(REQUIRED ACTION) An exact reproduction of every record is required.

-------- RECORDS FOR PROCESSING

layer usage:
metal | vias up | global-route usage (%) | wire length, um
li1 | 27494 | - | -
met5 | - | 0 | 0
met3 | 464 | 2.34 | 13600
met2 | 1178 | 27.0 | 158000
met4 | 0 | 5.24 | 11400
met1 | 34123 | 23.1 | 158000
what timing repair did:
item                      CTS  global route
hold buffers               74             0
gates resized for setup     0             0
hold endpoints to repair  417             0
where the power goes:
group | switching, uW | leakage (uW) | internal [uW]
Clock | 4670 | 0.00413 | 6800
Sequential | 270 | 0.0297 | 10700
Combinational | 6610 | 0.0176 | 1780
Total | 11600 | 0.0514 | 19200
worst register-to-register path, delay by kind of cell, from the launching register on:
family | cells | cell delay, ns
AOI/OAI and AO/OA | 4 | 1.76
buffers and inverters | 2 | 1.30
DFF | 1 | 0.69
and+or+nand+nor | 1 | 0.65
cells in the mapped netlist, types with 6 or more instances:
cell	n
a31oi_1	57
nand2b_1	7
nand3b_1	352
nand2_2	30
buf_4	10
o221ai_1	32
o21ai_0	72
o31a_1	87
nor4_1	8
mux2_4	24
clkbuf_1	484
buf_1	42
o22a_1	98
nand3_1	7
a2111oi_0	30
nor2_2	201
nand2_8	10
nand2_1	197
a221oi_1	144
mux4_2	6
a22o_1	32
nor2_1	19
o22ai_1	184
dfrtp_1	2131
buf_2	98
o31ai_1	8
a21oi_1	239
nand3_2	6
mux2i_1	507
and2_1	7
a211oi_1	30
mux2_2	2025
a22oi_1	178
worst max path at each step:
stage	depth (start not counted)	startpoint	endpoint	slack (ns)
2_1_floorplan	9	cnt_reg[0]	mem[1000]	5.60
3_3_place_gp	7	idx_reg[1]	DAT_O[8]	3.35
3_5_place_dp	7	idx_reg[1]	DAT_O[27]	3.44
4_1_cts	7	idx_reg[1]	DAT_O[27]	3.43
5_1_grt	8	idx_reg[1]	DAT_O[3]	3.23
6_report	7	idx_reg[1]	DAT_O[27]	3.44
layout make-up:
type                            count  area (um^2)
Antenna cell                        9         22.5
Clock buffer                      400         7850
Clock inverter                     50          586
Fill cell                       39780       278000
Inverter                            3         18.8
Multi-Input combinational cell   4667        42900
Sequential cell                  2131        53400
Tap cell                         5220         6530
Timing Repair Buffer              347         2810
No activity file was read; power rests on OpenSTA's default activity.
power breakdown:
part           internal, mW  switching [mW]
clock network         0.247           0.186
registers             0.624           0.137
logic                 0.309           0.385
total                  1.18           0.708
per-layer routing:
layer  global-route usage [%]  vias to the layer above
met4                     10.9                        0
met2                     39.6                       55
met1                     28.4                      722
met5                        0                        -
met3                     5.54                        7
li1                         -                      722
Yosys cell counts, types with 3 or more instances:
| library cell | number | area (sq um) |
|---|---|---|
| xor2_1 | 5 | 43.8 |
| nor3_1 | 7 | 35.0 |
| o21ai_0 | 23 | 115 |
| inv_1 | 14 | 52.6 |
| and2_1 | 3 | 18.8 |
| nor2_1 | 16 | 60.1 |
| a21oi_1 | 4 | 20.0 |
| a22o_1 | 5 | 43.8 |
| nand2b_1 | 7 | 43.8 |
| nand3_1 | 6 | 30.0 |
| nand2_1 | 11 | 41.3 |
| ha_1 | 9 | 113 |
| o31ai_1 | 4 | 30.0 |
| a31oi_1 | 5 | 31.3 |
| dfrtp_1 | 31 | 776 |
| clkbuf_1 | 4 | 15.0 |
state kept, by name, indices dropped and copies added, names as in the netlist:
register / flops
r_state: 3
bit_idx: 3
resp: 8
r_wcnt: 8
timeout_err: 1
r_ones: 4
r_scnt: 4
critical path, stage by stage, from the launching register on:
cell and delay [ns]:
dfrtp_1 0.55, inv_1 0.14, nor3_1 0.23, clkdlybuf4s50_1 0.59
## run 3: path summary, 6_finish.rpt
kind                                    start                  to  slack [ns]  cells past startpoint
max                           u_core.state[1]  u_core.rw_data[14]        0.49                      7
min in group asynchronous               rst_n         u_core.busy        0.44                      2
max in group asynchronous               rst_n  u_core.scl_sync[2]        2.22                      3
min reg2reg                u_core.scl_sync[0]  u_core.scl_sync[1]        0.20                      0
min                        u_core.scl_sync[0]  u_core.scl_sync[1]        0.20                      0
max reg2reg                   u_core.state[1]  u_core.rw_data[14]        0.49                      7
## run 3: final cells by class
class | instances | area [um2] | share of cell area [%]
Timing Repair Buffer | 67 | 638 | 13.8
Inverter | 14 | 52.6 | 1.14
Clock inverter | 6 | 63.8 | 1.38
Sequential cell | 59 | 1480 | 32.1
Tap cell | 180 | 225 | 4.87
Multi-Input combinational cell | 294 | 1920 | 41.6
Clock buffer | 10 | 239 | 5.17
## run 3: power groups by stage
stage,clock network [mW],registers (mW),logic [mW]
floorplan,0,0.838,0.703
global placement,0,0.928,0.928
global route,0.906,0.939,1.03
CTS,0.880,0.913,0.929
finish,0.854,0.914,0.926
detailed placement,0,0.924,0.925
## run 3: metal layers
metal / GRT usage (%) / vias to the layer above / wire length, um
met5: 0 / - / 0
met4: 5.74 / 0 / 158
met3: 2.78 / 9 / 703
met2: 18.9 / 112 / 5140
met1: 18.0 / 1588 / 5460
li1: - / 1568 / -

----------------

(ANSWER BELOW)
layer usage:
metal | vias up | global-route usage (%) | wire length, um
li1 | 27494 | - | -
met5 | - | 0 | 0
met3 | 464 | 2.34 | 13600
met2 | 1178 | 27.0 | 158000
met4 | 0 | 5.24 | 11400
met1 | 34123 | 23.1 | 158000
what timing repair did:
item                      CTS  global route
hold buffers               74             0
gates resized for setup     0             0
hold endpoints to repair  417             0
where the power goes:
group | switching, uW | leakage (uW) | internal [uW]
Clock | 4670 | 0.00413 | 6800
Sequential | 270 | 0.0297 | 10700
Combinational | 6610 | 0.0176 | 1780
Total | 11600 | 0.0514 | 19200
worst register-to-register path, delay by kind of cell, from the launching register on:
family | cells | cell delay, ns
AOI/OAI and AO/OA | 4 | 1.76
buffers and inverters | 2 | 1.30
DFF | 1 | 0.69
and+or+nand+nor | 1 | 0.65
cells in the mapped netlist, types with 6 or more instances:
cell	n
a31oi_1	57
nand2b_1	7
nand3b_1	352
nand2_2	30
buf_4	10
o221ai_1	32
o21ai_0	72
o31a_1	87
nor4_1	8
mux2_4	24
clkbuf_1	484
buf_1	42
o22a_1	98
nand3_1	7
a2111oi_0	30
nor2_2	201
nand2_8	10
nand2_1	197
a221oi_1	144
mux4_2	6
a22o_1	32
nor2_1	19
o22ai_1	184
dfrtp_1	2131
buf_2	98
o31ai_1	8
a21oi_1	239
nand3_2	6
mux2i_1	507
and2_1	7
a211oi_1	30
mux2_2	2025
a22oi_1	178
worst max path at each step:
stage	depth (start not counted)	startpoint	endpoint	slack (ns)
2_1_floorplan	9	cnt_reg[0]	mem[1000]	5.60
3_3_place_gp	7	idx_reg[1]	DAT_O[8]	3.35
3_5_place_dp	7	idx_reg[1]	DAT_O[27]	3.44
4_1_cts	7	idx_reg[1]	DAT_O[27]	3.43
5_1_grt	8	idx_reg[1]	DAT_O[3]	3.23
6_report	7	idx_reg[1]	DAT_O[27]	3.44
layout make-up:
type                            count  area (um^2)
Antenna cell                        9         22.5
Clock buffer                      400         7850
Clock inverter                     50          586
Fill cell                       39780       278000
Inverter                            3         18.8
Multi-Input combinational cell   4667        42900
Sequential cell                  2131        53400
Tap cell                         5220         6530
Timing Repair Buffer              347         2810
No activity file was read; power rests on OpenSTA's default activity.
power breakdown:
part           internal, mW  switching [mW]
clock network         0.247           0.186
registers             0.624           0.137
logic                 0.309           0.385
total                  1.18           0.708
per-layer routing:
layer  global-route usage [%]  vias to the layer above
met4                     10.9                        0
met2                     39.6                       55
met1                     28.4                      722
met5                        0                        -
met3                     5.54                        7
li1                         -                      722
Yosys cell counts, types with 3 or more instances:
| library cell | number | area (sq um) |
|---|---|---|
| xor2_1 | 5 | 43.8 |
| nor3_1 | 7 | 35.0 |
| o21ai_0 | 23 | 115 |
| inv_1 | 14 | 52.6 |
| and2_1 | 3 | 18.8 |
| nor2_1 | 16 | 60.1 |
| a21oi_1 | 4 | 20.0 |
| a22o_1 | 5 | 43.8 |
| nand2b_1 | 7 | 43.8 |
| nand3_1 | 6 | 30.0 |
| nand2_1 | 11 | 41.3 |
| ha_1 | 9 | 113 |
| o31ai_1 | 4 | 30.0 |
| a31oi_1 | 5 | 31.3 |
| dfrtp_1 | 31 | 776 |
| clkbuf_1 | 4 | 15.0 |
state kept, by name, indices dropped and copies added, names as in the netlist:
register / flops
r_state: 3
bit_idx: 3
resp: 8
r_wcnt: 8
timeout_err: 1
r_ones: 4
r_scnt: 4
critical path, stage by stage, from the launching register on:
cell and delay [ns]:
dfrtp_1 0.55, inv_1 0.14, nor3_1 0.23, clkdlybuf4s50_1 0.59
## run 3: path summary, 6_finish.rpt
kind                                    start                  to  slack [ns]  cells past startpoint
max                           u_core.state[1]  u_core.rw_data[14]        0.49                      7
min in group asynchronous               rst_n         u_core.busy        0.44                      2
max in group asynchronous               rst_n  u_core.scl_sync[2]        2.22                      3
min reg2reg                u_core.scl_sync[0]  u_core.scl_sync[1]        0.20                      0
min                        u_core.scl_sync[0]  u_core.scl_sync[1]        0.20                      0
max reg2reg                   u_core.state[1]  u_core.rw_data[14]        0.49                      7
## run 3: final cells by class
class | instances | area [um2] | share of cell area [%]
Timing Repair Buffer | 67 | 638 | 13.8
Inverter | 14 | 52.6 | 1.14
Clock inverter | 6 | 63.8 | 1.38
Sequential cell | 59 | 1480 | 32.1
Tap cell | 180 | 225 | 4.87
Multi-Input combinational cell | 294 | 1920 | 41.6
Clock buffer | 10 | 239 | 5.17
## run 3: power groups by stage
stage,clock network [mW],registers (mW),logic [mW]
floorplan,0,0.838,0.703
global placement,0,0.928,0.928
global route,0.906,0.939,1.03
CTS,0.880,0.913,0.929
finish,0.854,0.914,0.926
detailed placement,0,0.924,0.925
## run 3: metal layers
metal / GRT usage (%) / vias to the layer above / wire length, um
met5: 0 / - / 0
met4: 5.74 / 0 / 158
met3: 2.78 / 9 / 703
met2: 18.9 / 112 / 5140
met1: 18.0 / 1588 / 5460
li1: - / 1568 / -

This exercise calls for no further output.